The right to resist was granted by the Magna Carta and is one of the central elements of the Declaration of the Rights of Man and of the Citizen issued during the French Revolution in 1791. This provision is incorporated into the preamble of France's 1958 constitution. As of 2012, 42 countries recognize a right to resist in their constitution and another three formerly recognized such a right. Most of these countries are located in Latin America, Western Europe, or Africa. Most provisions were adopted in four waves: "revolutionary republican, post-fascist, post-colonial and post-Soviet". In Latin America, such constitutional provisions were commonly adopted in the aftermath of coups d'état, while elsewhere these provisions were intended as a forward thinking measure against democratic backsliding.

The philosophical basis of the constitutional right to resist differs; in some cases based on natural law; in others obliging the citizen to take action against unconstitutional seizure of power; and in a third set of countries authorizing action against state interference in individual rights. There is also variance in whether the right to resist is conceived as optional or a duty of citizens. The laws vary in scope; some grant the right to resist an unlawful coup or foreign aggression while others are more broad, encompassing human rights violations or other oppression.

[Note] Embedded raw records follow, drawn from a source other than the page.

Background: an optimization exercise with open tools, aiming at small area and a short achievable clock period. Do not read the settings as production practice. The RTL was checked by simulation tests, not by an equivalence proof against the original design. Power figures rest on the tool's default switching activity, not on a simulated workload.

`design.v`:
```
module xbee_rx (
    input  wire       clk,
    input  wire       rst,         
    input  wire       wr_valid,
    input  wire [7:0] wr_data,
    input  wire       run,
    input  wire [1:0] mode,        
    input  wire       flush,
    output reg  [5:0] avail,
    output reg        out_valid,
    output reg  [1:0] out_kind,
    output reg  [7:0] out_data
);
    localparam CAP = 32;
    localparam ST_HUNT   = 3'd0;
    localparam ST_LEN_HI = 3'd1;
    localparam ST_LEN_LO = 3'd2;
    localparam ST_PAY    = 3'd3;
    localparam ST_CKS    = 3'd4;
    localparam K_PAYLOAD = 2'd0;
    localparam K_FRAME   = 2'd1;
    localparam K_BADCKS  = 2'd2;
    localparam K_SPECIAL = 2'd3;
    localparam [7:0] DELIM = 8'h7E;
    localparam [7:0] ESC   = 8'h7D;
    localparam [7:0] XON   = 8'h11;
    localparam [7:0] XOFF  = 8'h13;
    reg [7:0] sr [0:CAP-1];    
    reg [1:0] ctl_mode;
    reg       nz;           
    reg       mpar;         
    wire mode_change = (mode != ctl_mode);
    wire step        = run && mpar && !mode_change && !flush && nz;
    wire full        = avail[5];
    integer i;
    always @(posedge clk) begin
        if (wr_valid) begin
            sr[0] <= wr_data;
            for (i = 1; i < CAP; i = i + 1)
                sr[i] <= sr[i-1];
        end
    end
    wire [7:0] t0 [0:31];
    wire [7:0] t1 [0:15];
    wire [7:0] t2 [0:7];
    wire [7:0] t3 [0:3];
    wire [7:0] t4 [0:1];
    genvar g;
    generate
        for (g = 0; g < 32; g = g + 1) begin : g_t0
            assign t0[g] = sr[(g + 31) % 32];
        end
        for (g = 0; g < 16; g = g + 1) begin : g_t1
            assign t1[g] = avail[0] ? t0[2*g+1] : t0[2*g];
        end
        for (g = 0; g < 8; g = g + 1) begin : g_t2
            assign t2[g] = avail[1] ? t1[2*g+1] : t1[2*g];
        end
        for (g = 0; g < 4; g = g + 1) begin : g_t3
            assign t3[g] = avail[2] ? t2[2*g+1] : t2[2*g];
        end
        for (g = 0; g < 2; g = g + 1) begin : g_t4
            assign t4[g] = avail[3] ? t3[2*g+1] : t3[2*g];
        end
    endgenerate
    wire [7:0] b_rd = avail[4] ? t4[1] : t4[0];
    reg       ev_step;      
    reg [7:0] ev_b;
    wire [5:0] avail_m1 = avail - 6'd1;
    wire [5:0] avail_p1 = avail + 6'd1;
    always @(posedge clk) begin
        ev_b <= b_rd;
        if (rst) begin
            avail    <= 6'd0;
            nz       <= 1'b0;
            ctl_mode <= 2'd0;
            mpar     <= 1'b0;
            ev_step  <= 1'b0;
        end else begin
            ctl_mode <= mode;
            mpar     <= (mode == 2'd1) || (mode == 2'd2);
            ev_step  <= step;
            if (flush) begin
                avail <= {5'd0, wr_valid};
                nz    <= wr_valid;
            end else if (step) begin
                if (!wr_valid) begin
                    avail <= avail_m1;
                    nz    <= (avail != 6'd1);
                end
            end else if (wr_valid) begin
                if (!full)
                    avail <= avail_p1;
                nz <= 1'b1;
            end
        end
    end
    reg  [2:0]  state;
    reg         esc;
    reg  [15:0] rem;      
    reg  [7:0]  sum;
    wire [7:0] b = ev_b;
    wire [7:0] v = {b[7:6], b[5] ^ esc, b[4:0]};
    wire [7:0] sum_v = sum + v;
    reg  [2:0]  n_state;
    reg         n_esc;
    reg  [15:0] n_rem;
    reg  [7:0]  n_sum;
    reg         n_item;
    reg  [1:0]  n_kind;
    reg  [7:0]  n_data;
    reg         deliver;
    always @(*) begin
        n_state = state;
        n_esc   = esc;
        n_rem   = rem;
        n_sum   = sum;
        n_item  = 1'b0;
        n_kind  = K_PAYLOAD;
        n_data  = v;
        deliver = 1'b0;
        if (state == ST_HUNT) begin
            if (b == DELIM) begin
                n_state = ST_LEN_HI;
                n_esc   = 1'b0;
            end
        end else if (!ctl_mode[1]) begin
            deliver = 1'b1;
        end else if (esc) begin
            n_esc   = 1'b0;
            deliver = 1'b1;
        end else if (b == ESC) begin
            n_esc = 1'b1;
        end else if (b == DELIM) begin
            n_item  = 1'b1;
            n_kind  = K_SPECIAL;
            n_state = ST_LEN_HI;
        end else if (b == XON || b == XOFF) begin
            n_item  = 1'b1;
            n_kind  = K_SPECIAL;
            n_state = ST_HUNT;
        end else begin
            deliver = 1'b1;
        end
        if (deliver) begin
            case (state)
                ST_LEN_HI: begin
                    n_rem[15:8] = v;
                    n_state     = ST_LEN_LO;
                end
                ST_LEN_LO: begin
                    n_rem[7:0] = v;
                    n_sum      = 8'h00;
                    n_state    = ({rem[15:8], v} != 16'h0000) ? ST_PAY : ST_CKS;
                end
                ST_PAY: begin
                    n_item = 1'b1;
                    n_kind = K_PAYLOAD;
                    n_sum  = sum_v;
                    n_rem  = rem - 16'd1;
                    if (rem == 16'd1)
                        n_state = ST_CKS;
                end
                default: begin  
                    n_item = 1'b1;
                    n_kind = (sum_v == 8'hFF) ? K_FRAME : K_BADCKS;
                    n_data = ~sum;
                    n_state = ST_HUNT;
                end
            endcase
        end
    end
    always @(posedge clk) begin
        if (rst) begin
            state     <= ST_HUNT;
            esc       <= 1'b0;
            out_valid <= 1'b0;
        end else begin
            if (mode_change) begin
                state <= ST_HUNT;
                esc   <= 1'b0;
            end else if (ev_step) begin
                state <= n_state;
                esc   <= n_esc;
            end
            out_valid <= ev_step && n_item;
        end
        if (ev_step) begin
            rem <= n_rem;
            sum <= n_sum;
        end
        out_kind <= n_kind;
        out_data <= n_data;
    end
endmodule
```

Constitutional right to resist installed by revolutionary governments may later be cited by opponents of these regimes. In 1953, Fidel Castro was arrested for the attack on Moncada Barracks. In his defense speech, "History Will Absolve Me", he invoked the "universally recognized principle" and Cuba's constitutional right to resist.

The right of resistance granted in Article 20 Paragraph 4 of the Basic Law is part of the liberal democratic basic order of the Federal Republic of Germany and is considered a right that is equivalent to a fundamental right. This right was introduced as part of the 1968 German Emergency Acts and allows any German to resist anyone who undertakes to abolish the constitutional principles (Article 1-20 GG) when no other remedy is possible. Above all, it is directed against constitutional institutions themselves, which try to abolish the existing constitutional order through political decisions. This is based on the knowledge that constitutional institutions can behave unconstitutionally, even if they act on the basis of a law (Nazi seizure of power through the Enabling Act of 1933). The right of resistance is the result of a long historical development, which, based on an absolutist or legal positivist background, assumed that state action could never be wrong: "The King can do no wrong". Any criminal offenses committed and other violations of rights are justified by the right of resistance. However, the resister must always use the mildest means, if this is possible for him. Such a constitutional regulation is not very widespread worldwide.

In 2021, the Italian Supreme Court of Cassation overturned the conviction of two migrants in the Vos Thalassa case for a July 2018 protest on board the Vos Thalassa ship in which they resisted being returned to Libya, due to the risk of torture and mistreatment in that country.